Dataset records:
===== src/common/emfb_cfg.svh =====
// Purpose: constants of the external memory fetch bus
// Assumes: core clock of 100 MHz, one bus state per clock
// Notes:   offsets, rom top addresses, reset values and cycle counts only
`ifndef EMFB_CFG_SVH
`define EMFB_CFG_SVH

`define EMFB_RESET_PC     16'h0000
`define EMFB_VEC_BASE     16'h0003
`define EMFB_VEC_SHIFT    3
`define EMFB_ROM4K_TOP    16'h0fff
`define EMFB_ROM8K_TOP    16'h1fff
`define EMFB_ROM16K_TOP   16'h3fff
`define EMFB_ROM32K_TOP   16'h7fff
`define EMFB_ADDR_CYC     3'h2
`define EMFB_STROBE_CYC   3'h4
`define EMFB_SETTLE_CYC   2'h3
`define EMFB_STROBE_IDLE  1'b1

`endif


===== src/common/emfb_pkg.sv =====
// Purpose: types shared by the external memory fetch bus
// Assumes: nothing beyond the cfg header
// Notes:   requests and answers travel as packed structs
package emfb_pkg;

	typedef enum logic [2:0] {
		EMFB_OP_FETCH,
		EMFB_OP_JUMP,
		EMFB_OP_VECTOR,
		EMFB_OP_CODE_RD,
		EMFB_OP_DATA_RD,
		EMFB_OP_DATA_WR
	} emfb_op_t;

	typedef struct packed {
		logic        valid;
		emfb_op_t    op;
		logic        wide;
		logic [15:0] addr;
		logic [7:0]  wdata;
	} emfb_req_t;

	typedef struct packed {
		logic       valid;
		logic       internal;
		logic [7:0] data;
	} emfb_rsp_t;

	typedef struct packed {
		logic       drive_n;
		logic [7:0] value;
	} emfb_gpio_t;

	typedef enum logic [2:0] {
		EMFB_ST_IDLE,
		EMFB_ST_INT,
		EMFB_ST_ADDR,
		EMFB_ST_HOLD,
		EMFB_ST_STROBE,
		EMFB_ST_END
	} emfb_state_t;

endpackage : emfb_pkg


===== src/rtl/emfb_bus.sv =====
// Purpose: program fetch and external data bus of the core
// Assumes: core requests on clock_i; internal rom answers same cycle
// Notes:   pins are registered; port zero read through a synchroniser
`timescale 1ns/10ps
`default_nettype none
`include "emfb_cfg.svh"
module emfb_bus #(
	parameter int unsigned ROM_KB = 4
) (
	// clock and reset
	input  wire logic                 clock_i,
	input  wire logic                 rst_i,
	// core request and answer
	input  wire emfb_pkg::emfb_req_t  req_i,
	output logic                      req_ready_o,
	output emfb_pkg::emfb_rsp_t       rsp_o,
	output logic [15:0]               pc_o,
	// port two as general i/o
	input  wire emfb_pkg::emfb_gpio_t gpio_two_i,
	// internal program rom
	output logic [15:0]               int_rom_addr_o,
	output logic                      int_rom_rd_o,
	input  wire logic [7:0]           int_rom_data_i,
	// pins
	input  wire logic                 external_access_strap_n_i,
	input  wire logic [7:0]           port_zero_i,
	output logic [7:0]                port_zero_o,
	output logic                      port_zero_oe_n_o,
	output logic [7:0]                port_two_o,
	output logic                      port_two_oe_n_o,
	output logic                      addr_latch_o,
	output logic                      program_store_strobe_n_o,
	output logic                      data_read_strobe_n_o,
	output logic                      data_write_strobe_n_o
);
	import emfb_pkg::*;

	emfb_state_t state_reg;
	emfb_state_t state_next;
	emfb_op_t    op_reg;
	emfb_op_t    op_next;
	logic [15:0] pc_reg;
	logic [15:0] pc_next;
	logic [15:0] bus_addr_reg;
	logic [15:0] bus_addr_next;
	logic        wide_reg;
	logic        wide_next;
	logic [7:0]  wdata_reg;
	logic [7:0]  wdata_next;
	logic [2:0]  cnt_reg;
	logic [2:0]  cnt_next;
	logic [1:0]  settle_reg;
	logic        strap_high;
	logic [7:0]  port_zero_sync;
	logic        accept;
	logic        route_int;
	logic [15:0] route_addr;
	logic [15:0] vec_entry;
	logic        is_fetch_next;
	logic        hi_on_two_next;

	// strap resets to high so that nothing leaks out before it settles
	emfb_sync #(
		.W         (1),
		.RESET_VAL (1'b1)
	) u_strap_sync (
		.clock_i (clock_i),
		.rst_i   (rst_i),
		.async_i (external_access_strap_n_i),
		.sync_o  (strap_high)
	);

	emfb_sync #(
		.W         (8),
		.RESET_VAL (8'h00)
	) u_p0_sync (
		.clock_i (clock_i),
		.rst_i   (rst_i),
		.async_i (port_zero_i),
		.sync_o  (port_zero_sync)
	);

	emfb_route #(
		.ROM_KB (ROM_KB)
	) u_route (
		.addr_i       (route_addr),
		.strap_high_i (strap_high),
		.internal_o   (route_int)
	);

	assign accept     = req_i.valid && req_ready_o;
	assign route_addr = (req_i.op == EMFB_OP_FETCH) ? pc_reg : req_i.addr;
	assign vec_entry  = `EMFB_VEC_BASE +
		{10'h000, req_i.addr[2:0], 3'h0};

	// sequencing of one access
	always_comb begin
		state_next    = state_reg;
		op_next       = op_reg;
		pc_next       = pc_reg;
		bus_addr_next = bus_addr_reg;
		wide_next     = wide_reg;
		wdata_next    = wdata_reg;
		cnt_next      = cnt_reg;
		case (state_reg)
			EMFB_ST_IDLE: begin
				if (accept) begin
					op_next    = req_i.op;
					wide_next  = req_i.wide;
					wdata_next = req_i.wdata;
					case (req_i.op)
						EMFB_OP_FETCH, EMFB_OP_CODE_RD: begin
							// only reads of code exist; no write path
							bus_addr_next = route_addr;
							if (req_i.op == EMFB_OP_FETCH) begin
								pc_next = pc_reg + 16'h0001;
							end
							state_next = route_int ? EMFB_ST_INT
								: EMFB_ST_ADDR;
							cnt_next = `EMFB_ADDR_CYC - 3'h1;
						end
						EMFB_OP_JUMP: begin
							pc_next    = req_i.addr;
							state_next = EMFB_ST_END;
						end
						EMFB_OP_VECTOR: begin
							pc_next    = vec_entry;
							state_next = EMFB_ST_END;
						end
						EMFB_OP_DATA_RD, EMFB_OP_DATA_WR: begin
							// narrow address from a pointer register
							bus_addr_next = req_i.wide ? req_i.addr
								: {8'h00, req_i.addr[7:0]};
							state_next = EMFB_ST_ADDR;
							cnt_next   = `EMFB_ADDR_CYC - 3'h1;
						end
						default: state_next = EMFB_ST_IDLE;
					endcase
				end
			end
			EMFB_ST_INT: state_next = EMFB_ST_IDLE;
			EMFB_ST_ADDR: begin
				cnt_next = cnt_reg - 3'h1;
				if (cnt_reg == 3'h0) state_next = EMFB_ST_HOLD;
			end
			EMFB_ST_HOLD: begin
				state_next = EMFB_ST_STROBE;
				cnt_next   = `EMFB_STROBE_CYC - 3'h1;
			end
			EMFB_ST_STROBE: begin
				cnt_next = cnt_reg - 3'h1;
				if (cnt_reg == 3'h0) state_next = EMFB_ST_END;
			end
			EMFB_ST_END: state_next = EMFB_ST_IDLE;
			default: state_next = EMFB_ST_IDLE;
		endcase
	end

	assign is_fetch_next  = (op_next == EMFB_OP_FETCH)
		|| (op_next == EMFB_OP_CODE_RD);
	assign hi_on_two_next = is_fetch_next || wide_next;

	always_ff @(posedge clock_i) begin
		if (rst_i) begin
			state_reg    <= EMFB_ST_IDLE;
			op_reg       <= EMFB_OP_FETCH;
			bus_addr_reg <= 16'h0000;
			wide_reg     <= 1'b0;
			wdata_reg    <= 8'h00;
			cnt_reg      <= 3'h0;
		end else begin
			state_reg    <= state_next;
			op_reg       <= op_next;
			bus_addr_reg <= bus_addr_next;
			wide_reg     <= wide_next;
			wdata_reg    <= wdata_next;
			cnt_reg      <= cnt_next;
		end
	end

	always_ff @(posedge clock_i) begin
		if (rst_i) begin
			pc_reg <= `EMFB_RESET_PC;
		end else begin
			pc_reg <= pc_next;
		end
	end
	assign pc_o = pc_reg;

	// requests wait until the strap has passed the synchroniser
	always_ff @(posedge clock_i) begin
		if (rst_i) begin
			settle_reg  <= 2'h0;
			req_ready_o <= 1'b0;
		end else begin
			if (settle_reg != `EMFB_SETTLE_CYC) begin
				settle_reg <= settle_reg + 2'h1;
			end
			req_ready_o <= (state_next == EMFB_ST_IDLE)
				&& (settle_reg == `EMFB_SETTLE_CYC);
		end
	end

	// answers: internal rom same cycle, external data taken at the last strobe cycle and valid in the end cycle
	always_ff @(posedge clock_i) begin
		if (rst_i) begin
			rsp_o          <= '0;
			int_rom_addr_o <= 16'h0000;
			int_rom_rd_o   <= 1'b0;
		end else begin
			rsp_o.valid    <= 1'b0;
			int_rom_rd_o   <= (state_next == EMFB_ST_INT);
			int_rom_addr_o <= bus_addr_next;
			if (state_reg == EMFB_ST_INT) begin
				rsp_o.valid    <= 1'b1;
				rsp_o.internal <= 1'b1;
				rsp_o.data     <= int_rom_data_i;
			end else if (state_reg == EMFB_ST_STROBE && cnt_reg == 3'h0) begin
				// two sync stages still leave two strobe cycles of settling
				rsp_o.internal <= 1'b0;
				rsp_o.data     <= (op_reg == EMFB_OP_DATA_WR) ? 8'h00
					: port_zero_sync;
			end else if (state_reg == EMFB_ST_END) begin
				rsp_o.valid <= 1'b1;
				if (op_reg == EMFB_OP_JUMP || op_reg == EMFB_OP_VECTOR) begin
					rsp_o.internal <= 1'b1;
					rsp_o.data     <= 8'h00;
				end
			end
		end
	end

	// port zero: address, then float for reads or data for writes
	always_ff @(posedge clock_i) begin
		if (rst_i) begin
			port_zero_o      <= 8'h00;
			port_zero_oe_n_o <= 1'b1;
			addr_latch_o     <= 1'b0;
		end else begin
			addr_latch_o     <= (state_next == EMFB_ST_ADDR);
			port_zero_oe_n_o <= 1'b1;
			port_zero_o      <= 8'h00;
			case (state_next)
				EMFB_ST_ADDR, EMFB_ST_HOLD: begin
					port_zero_oe_n_o <= 1'b0;
					port_zero_o      <= bus_addr_next[7:0];
				end
				EMFB_ST_STROBE, EMFB_ST_END: begin
					if (op_next == EMFB_OP_DATA_WR) begin
						port_zero_oe_n_o <= 1'b0;
						port_zero_o      <= wdata_next;
					end
				end
				default: port_zero_oe_n_o <= 1'b1;
			endcase
		end
	end

	// port two: high byte for code and wide data, else general i/o
	always_ff @(posedge clock_i) begin
		if (rst_i) begin
			port_two_o      <= 8'h00;
			port_two_oe_n_o <= 1'b1;
		end else if (state_next != EMFB_ST_IDLE
			&& state_next != EMFB_ST_INT
			&& hi_on_two_next
			&& !(state_next == EMFB_ST_END
			&& (op_next == EMFB_OP_JUMP || op_next == EMFB_OP_VECTOR))) begin
			port_two_o      <= bus_addr_next[15:8];
			port_two_oe_n_o <= 1'b0;
		end else begin
			port_two_o      <= gpio_two_i.value;
			port_two_oe_n_o <= gpio_two_i.drive_n;
		end
	end

	// strobes idle high, low only during the strobe phase of their access
	always_ff @(posedge clock_i) begin
		if (rst_i) begin
			program_store_strobe_n_o <= `EMFB_STROBE_IDLE;
			data_read_strobe_n_o     <= `EMFB_STROBE_IDLE;
			data_write_strobe_n_o    <= `EMFB_STROBE_IDLE;
		end else begin
			program_store_strobe_n_o <= !(state_next == EMFB_ST_STROBE
				&& is_fetch_next);
			data_read_strobe_n_o <= !(state_next == EMFB_ST_STROBE
				&& op_next == EMFB_OP_DATA_RD);
			data_write_strobe_n_o <= !(state_next == EMFB_ST_STROBE
				&& op_next == EMFB_OP_DATA_WR);
		end
	end
endmodule : emfb_bus
`default_nettype wire


===== src/rtl/emfb_sync.sv =====
// Purpose: two-stage synchroniser for pin inputs
// Assumes: input is asynchronous to clock_i
// Notes:   first stage feeds only the second
`timescale 1ns/10ps
`default_nettype none
module emfb_sync #(
	parameter int unsigned          W         = 8,
	parameter logic        [W-1:0]  RESET_VAL = '0
) (
	// clock and reset
	input  wire logic          clock_i,
	input  wire logic          rst_i,
	// data
	input  wire logic [W-1:0]  async_i,
	output logic      [W-1:0]  sync_o
);
	logic [W-1:0] meta_reg;

	always_ff @(posedge clock_i) begin
		if (rst_i) begin
			meta_reg <= RESET_VAL;
			sync_o   <= RESET_VAL;
		end else begin
			meta_reg <= async_i;
			sync_o   <= meta_reg;
		end
	end
endmodule : emfb_sync
`default_nettype wire


===== src/rtl/emfb_route.sv =====
// Purpose: internal or external choice for a program address
// Assumes: strap already synchronised
// Notes:   ROM_KB of 0 models a romless part
`timescale 1ns/10ps
`default_nettype none
`include "emfb_cfg.svh"
module emfb_route #(
	parameter int unsigned ROM_KB = 4
) (
	// address and strap
	input  wire logic [15:0] addr_i,
	input  wire logic        strap_high_i,
	// decision
	output logic             internal_o
);
	function automatic logic [16:0] rom_top(input int unsigned kb);
		logic [16:0] top;
		top = 17'h00000;
		case (kb)
			4:  top = {1'b1, `EMFB_ROM4K_TOP};
			8:  top = {1'b1, `EMFB_ROM8K_TOP};
			16: top = {1'b1, `EMFB_ROM16K_TOP};
			32: top = {1'b1, `EMFB_ROM32K_TOP};
			default: top = 17'h00000;
		endcase
		return top;
	endfunction : rom_top

	localparam logic [16:0] TOP = rom_top(ROM_KB);

	// bit 16 of TOP says a rom exists; low strap forces everything out
	assign internal_o = strap_high_i && TOP[16] && (addr_i <= TOP[15:0]);
endmodule : emfb_route
`default_nettype wire


===== config.mk =====
export PLATFORM = sky130hd
export DESIGN_NAME = emfb_bus
export DESIGN_NICKNAME = d
export VERILOG_FILES = /design/src/common/emfb_pkg.sv /design/src/rtl/emfb_bus.sv /design/src/rtl/emfb_sync.sv /design/src/rtl/emfb_route.sv
export VERILOG_INCLUDE_DIRS = /design/src /design/src/common
export SDC_FILE = /design/constraint.sdc
export NUM_CORES = 1
export LEC_CHECK = 0
export BUFFER_PORTS_ARGS = -buffer_cell sky130_fd_sc_hd__buf_2
export CORE_MARGIN = 3
export CORE_UTILIZATION = 58
export CTS_BUF_LIST = sky130_fd_sc_hd__clkbuf_4 sky130_fd_sc_hd__clkbuf_8
export DETAILED_ROUTE_END_ITERATION = 8
export PLACE_DENSITY = 0.95
export SYNTH_ARGS = -nofsm -noshare
export SYNTH_HDL_FRONTEND = slang
export SYNTH_SLANG_ARGS = --single-unit

===== constraint.sdc =====
create_clock -name clock_i -period 5 [get_ports clock_i]
set_clock_uncertainty 0.2 [all_clocks]
set_input_delay 1 -clock clock_i [delete_from_list [all_inputs] [get_ports clock_i]]
set_output_delay 1 -clock clock_i [all_outputs]
set_load 0.01 [all_outputs]

Word level (Yosys, flattened, before mapping) --
Cells that the tools add are included.
Storage, ports and cells: RAM bits 0, memories kept 0, ROM bits 0, logic and storage cells 132, input port bits 57, register bits after elaboration 104, latch bits 0
Operators by class: divide/modulo/power cells 0, order comparisons 1, bitwise gates (word level) 0, multiply operators 0, reduce and logical (&&, ||, !) cells 39, equal/unequal tests 29, mux-type cells 34, shift operators 0, add/sub/neg operators 4
Operators by type and width (count):
- 2-to-1 mux 16 bit | 5
- one-hot mux 16 bit (3 select lines) | 1
- 2-to-1 mux 8 bit | 5
- one-hot mux 16 bit (2 select lines) | 1
- == test 3 x 2 -> 1 bit, second input constant | 9
- == test 3 bit, second input constant | 9
- 2-to-1 mux 3 bit | 7
- 2-to-1 mux 10 bit | 2
- 2-to-1 mux 9 bit | 2
- one-hot mux 3 bit (3 select lines) | 2
- adder 16 x 1 -> 16 bit, second input constant | 1
- <= comparator 16 x 12 -> 1 bit, second input constant | 1
- one-hot mux 8 bit (2 select lines) | 1
- == test 3 x 1 -> 1 bit, second input constant | 5
- logical NOT 3 bit | 5
- nonzero test 3 bit | 5
- one-hot mux 3 bit (4 select lines) | 1
- OR reduction 2 bit | 6
- logical AND 1 bit | 11
- inequality test 2 bit, second input constant | 4
- adder 2 x 6 -> 7 bit, first input constant | 1
- 2-to-1 mux 1 bit | 5
- logical NOT 1 bit | 4
- logical OR 1 bit | 4
- 10 further kinds | 10

Longest topological paths before layout --
depth in word-level cells 13, gate-level depth with buffers 10, depth with buffers taken out 9

Modules after synthesis --
Synthesis repeated with hierarchy kept, for this count alone.
Second synthesis, totals: cells, all modules 561, area total of the unflattened synthesis 5048.6 um2
By module, submodules not included:
- emfb_bus | times used 1, cells an instance 522, sequential area each 1721.7 um2, area an instance 4513.1 um2
- emfb_sync (u_p0_sync) | times used 1, cells an instance 33, sequential area each 320.3 um2, area an instance 464.2 um2
- emfb_sync (u_strap_sync) | times used 1, cells an instance 4, sequential area each 40.0 um2, area an instance 52.6 um2
- emfb_route | times used 1, cells an instance 2, sequential area each 0.0 um2, area an instance 18.8 um2

Least setup slack after synthesis --
No wires, ideal clock.
kind input -> register, from input req_i[23] in the netlist's numbering, to register port_two_o[0], path slack 1.926 ns, library setup time 0.121 ns, arrival 2.753 ns, path buffers 1, cell stages on the path 7, required time 4.679 ns, cells stage by stage or4b_4 -> o31ai_1 -> o211ai_1 -> and2_4 -> a311o_1 -> buf_6 -> mux2_4
On the way: cells in the longest elaborated chain, start to end 12
Ends and longest elaborated chain:
- from (decl) | line emfb_bus.sv:14 | input wire emfb_pkg::emfb_req_t req_i,
- 2-to-1 mux 16 bit * | line emfb_bus.sv:92 | assign route_addr = (req_i.op == EMFB_OP_FETCH) ? pc_reg : req_i.addr;
- <= comparator 16 x 12 -> 1 bit * | line emfb_route.sv:32 | assign internal_o = strap_high_i && TOP[16] && (addr_i <= TOP[15:0]);
- logical AND 1 bit * | line emfb_route.sv:32
- 2-to-1 mux 2 bit * | line emfb_bus.sv:118 | state_next = route_int ? EMFB_ST_INT
- one-hot mux 3 bit (3 select lines) * | line emfb_bus.sv:111 | case (req_i.op)
- 2-to-1 mux 3 bit * | line emfb_bus.sv:107 | if (accept) begin
- one-hot mux 3 bit (4 select lines) * | line emfb_bus.sv:105 | case (state_reg)
- inequality test 3 x 1 -> 1 bit, or another cell as far along | line emfb_bus.sv:265 | && state_next != EMFB_ST_INT
- logical AND 1 bit, on equally long branches | line emfb_bus.sv:265, emfb_bus.sv:268
- logical AND 1 bit / logical NOT 1 bit (equally long branches) | line emfb_bus.sv:266, emfb_bus.sv:267
- logical AND 1 bit * | line emfb_bus.sv:267 | && !(state_next == EMFB_ST_END
- 2-to-1 mux 8 bit * | line emfb_bus.sv:264 | end else if (state_next != EMFB_ST_IDLE
- to (signal assigned) | line emfb_bus.sv:269 | port_two_o <= bus_addr_next[15:8];
- to (signal assigned) | line emfb_bus.sv:272 | port_two_o <= gpio_two_i.value;
- to (decl) | line emfb_bus.sv:29 | output logic [7:0] port_two_o,
Mark *: on every way between the ends. The rest lies on a longest branch, timed or not. A chain may end at the register's enable or synchronous reset.

Worst setup path after layout --
from input req_i[26] in the netlist's numbering, to register port_two_o[6]
On the way: cells in the longest elaborated chain, start to end 13
Ends and longest elaborated chain (line):
- logical NOT 3 bit | emfb_bus.sv:92, emfb_bus.sv:111
- 2-to-1 mux 16 bit | emfb_bus.sv:92
- <= comparator 16 x 12 -> 1 bit | emfb_route.sv:32
- logical AND 1 bit | emfb_route.sv:32
- 2-to-1 mux 2 bit | emfb_bus.sv:118
- one-hot mux 3 bit (3 select lines) | emfb_bus.sv:111
- 2-to-1 mux 3 bit | emfb_bus.sv:107
- one-hot mux 3 bit (4 select lines) | emfb_bus.sv:105
- inequality test 3 x 1 -> 1 bit, or another cell as far along | emfb_bus.sv:265
- logical AND 1 bit, on equally long branches | emfb_bus.sv:265, emfb_bus.sv:268
- logical AND 1 bit / logical NOT 1 bit (equally long branches) | emfb_bus.sv:266, emfb_bus.sv:267
- logical AND 1 bit | emfb_bus.sv:267
- 2-to-1 mux 8 bit * | emfb_bus.sv:264
Marks and branches as above.

==> reports/qor.txt <==
Syn Nets -> 584
Multi-input gate area -> 2280 sq um
Vias in the first global route -> 4085
CTS Buf Count -> 9
Pre-antenna DRT Iters -> 7
Leak -> 2.23 nW
Drc violations -> 0
Crit Path Class -> primary input to flip-flop
Worst-Margin Slew -> 1.14 ns
Die footprint -> 8940 sq um
Max VDD drop -> 0.190 mV
CP endpoint kind -> flip-flop
Leading cell types by total area after synthesis -> dfxtp_1, nor2_1, a22oi_1, nand2_1, nor2b_1
Port Buffers -> 122
Post-synthesis cell type count -> 51
Syn Inst Count -> 523
Yosys warns -> 0
Setup bufs post-CTS -> 0
Critical Path AT -> 3.39 ns
Post-route cell area -> 5320 sq um
GRT Util Overall -> 28.2%
R2r setup slk -> 1.85 ns
Hold Vio Cnt, Final -> 0
Met1 Usage GRT -> 35.8%
Core region area -> 7410 sq um
Commonest non-fill, non-tap cell in the layout -> buf_2
Post-Synth Simple-Gate Area -> 21.0%
Layout Utilization -> 71.8%
Crit path max fanout -> 30
Clk pwr share -> 31.3%
Final cell count without fillers -> 725
Comb power frac -> 11.4%
Hpwl dp -> 9040 um
Mux contribution to synthesized area -> 3.08%
Mapped cell area -> 4550 sq um
Reg2reg end -> port_two_o[6]$_SDFF_PP0_
Routed wire length -> 12500 um
DP Area -> 5150 sq um
Worst setup path endpoint -> port_two_o[6]$_SDFF_PP0_
Antenna diode count -> 0
Cell Pwr Density -> 284 nW/um^2
Max cap viols -> 0
Reg power frac -> 57.3%
R2R Path Start -> state_reg[0]$_SDFF_PP0_
Yosys top cell area share -> 45.8%
Sink Count -> 104
CTS resizes -> 0
CP Data Required Time -> 5.06 ns
Hold WS -> 0.220 ns
Rows -> 31
Die width -> 94.5 um
Layout area overhead -> 17.1%
Crit. Startpoint -> req_i[26]
Hold buffers post-CTS -> 0
CTS tree -> yes
Compound-Gate Fraction of Synth Area -> 23.4%
Avg Inst Size Synth -> 8.69 sq um
Top_reg_cell synth -> dfxtp_1
Layout cells sized above 1 -> 24.8%
Bufs on Longest Clock Path -> 2
Run status -> completed
Setup violators final -> 0
RSZ-0062 raised after global routing -> no
Largest net degree at the start of global routing -> 53
Die height -> 94.5 um
Post-route ant nets -> 0
Fin Setup TNS -> 0 ns
DR vias -> 4427
Number of synthesized register bits -> 104
Seq/Total Area, Yosys -> 45.8%
Slew Limit Fails -> 0
DRT iter0 DRCs -> 614
Remaining Overflow, GRT -> 0
Vias per cell -> 6.11
Synth area leader -> dfxtp_1
FF-to-FF path depth -> 5
Nets -> 682
Pint -> 0.00111 W
Skew-Pair Late Insertion Delay -> 0.37 ns
Initial antenna violation count -> 0
Max-slew headroom -> 23.6%
First-pass GRT wire length -> 19900 um
Avg WL per Cell -> 17.2 um
Hold depth -> 1
Gr busiest metal -> met2
Ys async rst share -> 0%
DP Cell Count -> 709
Largest family of logic cells by synthesized area -> compound AO/OA/AOI/OAI gates
Final cycle utilization of the critical path -> 66.6%
Routability cong. -> 0.937
Worst Setup Start Kind -> primary input
Filler cells -> 568
CTS clk-pin slew, worst paths -> 0.09 ns
Sw power -> 0.000398 W
Sequential cell area -> 2080 sq um
H-tree levels -> 3
M3 GR Usage -> 6.69%
Switching Fraction -> 26.3%
Initial core utilization -> 61.4%
Synth Area in XOR/XNOR -> 1.35%
Min Tclk post-route -> 3.33 ns
Routing usage on met2 -> 46.0%
FMAX -> 0.300 GHz
Clock Tree Root -> clkbuf_8
Most frequent cells in the layout -> buf_2, dfxtp_1, nor2_1
EDFF count, synth -> 0
Post-Synth Adder-Cell Area -> 1.10%
IO Count -> 123
Hold crit path type -> flip-flop to flip-flop
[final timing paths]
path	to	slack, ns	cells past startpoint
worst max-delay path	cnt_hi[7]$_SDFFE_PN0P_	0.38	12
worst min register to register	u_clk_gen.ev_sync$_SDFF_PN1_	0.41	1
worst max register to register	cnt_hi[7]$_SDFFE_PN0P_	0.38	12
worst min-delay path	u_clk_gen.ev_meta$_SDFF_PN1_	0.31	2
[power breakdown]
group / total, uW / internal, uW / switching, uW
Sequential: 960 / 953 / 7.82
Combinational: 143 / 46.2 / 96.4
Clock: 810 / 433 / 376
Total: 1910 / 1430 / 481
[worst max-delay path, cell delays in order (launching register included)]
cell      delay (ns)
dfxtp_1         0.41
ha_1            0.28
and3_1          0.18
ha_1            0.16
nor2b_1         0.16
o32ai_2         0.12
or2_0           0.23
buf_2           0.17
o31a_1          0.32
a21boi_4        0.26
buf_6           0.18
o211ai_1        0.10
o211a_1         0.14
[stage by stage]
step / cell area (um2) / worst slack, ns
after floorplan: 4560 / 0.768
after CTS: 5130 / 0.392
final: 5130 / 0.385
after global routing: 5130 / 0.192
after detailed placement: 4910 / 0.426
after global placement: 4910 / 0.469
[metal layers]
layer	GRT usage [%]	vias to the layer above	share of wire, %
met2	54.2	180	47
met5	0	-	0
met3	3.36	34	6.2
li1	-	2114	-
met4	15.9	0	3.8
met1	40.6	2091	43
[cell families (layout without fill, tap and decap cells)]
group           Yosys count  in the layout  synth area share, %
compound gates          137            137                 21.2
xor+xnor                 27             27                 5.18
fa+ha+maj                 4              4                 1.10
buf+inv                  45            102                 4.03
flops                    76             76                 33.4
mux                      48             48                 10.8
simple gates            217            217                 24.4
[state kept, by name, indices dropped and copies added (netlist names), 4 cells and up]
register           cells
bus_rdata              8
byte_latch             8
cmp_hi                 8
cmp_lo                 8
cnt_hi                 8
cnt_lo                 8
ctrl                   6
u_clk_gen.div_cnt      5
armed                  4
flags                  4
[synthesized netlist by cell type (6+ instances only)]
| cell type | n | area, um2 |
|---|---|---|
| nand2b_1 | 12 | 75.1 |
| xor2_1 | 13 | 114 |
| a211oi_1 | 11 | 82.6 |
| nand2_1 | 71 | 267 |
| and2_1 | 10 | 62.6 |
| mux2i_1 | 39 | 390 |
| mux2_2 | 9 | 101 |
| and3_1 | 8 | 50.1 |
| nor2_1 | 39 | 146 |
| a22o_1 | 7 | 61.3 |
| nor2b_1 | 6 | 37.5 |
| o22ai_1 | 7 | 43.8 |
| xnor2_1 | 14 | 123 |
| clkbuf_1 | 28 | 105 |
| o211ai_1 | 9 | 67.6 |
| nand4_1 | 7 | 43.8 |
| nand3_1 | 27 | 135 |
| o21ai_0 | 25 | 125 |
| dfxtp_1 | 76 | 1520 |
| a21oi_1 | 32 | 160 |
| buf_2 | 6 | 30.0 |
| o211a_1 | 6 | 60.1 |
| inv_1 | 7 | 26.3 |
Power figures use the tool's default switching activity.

ACTIVITY:
Copy out each line of the entries where the word "group" is found.

REPLY:
group / total, uW / internal, uW / switching, uW
group           Yosys count  in the layout  synth area share, %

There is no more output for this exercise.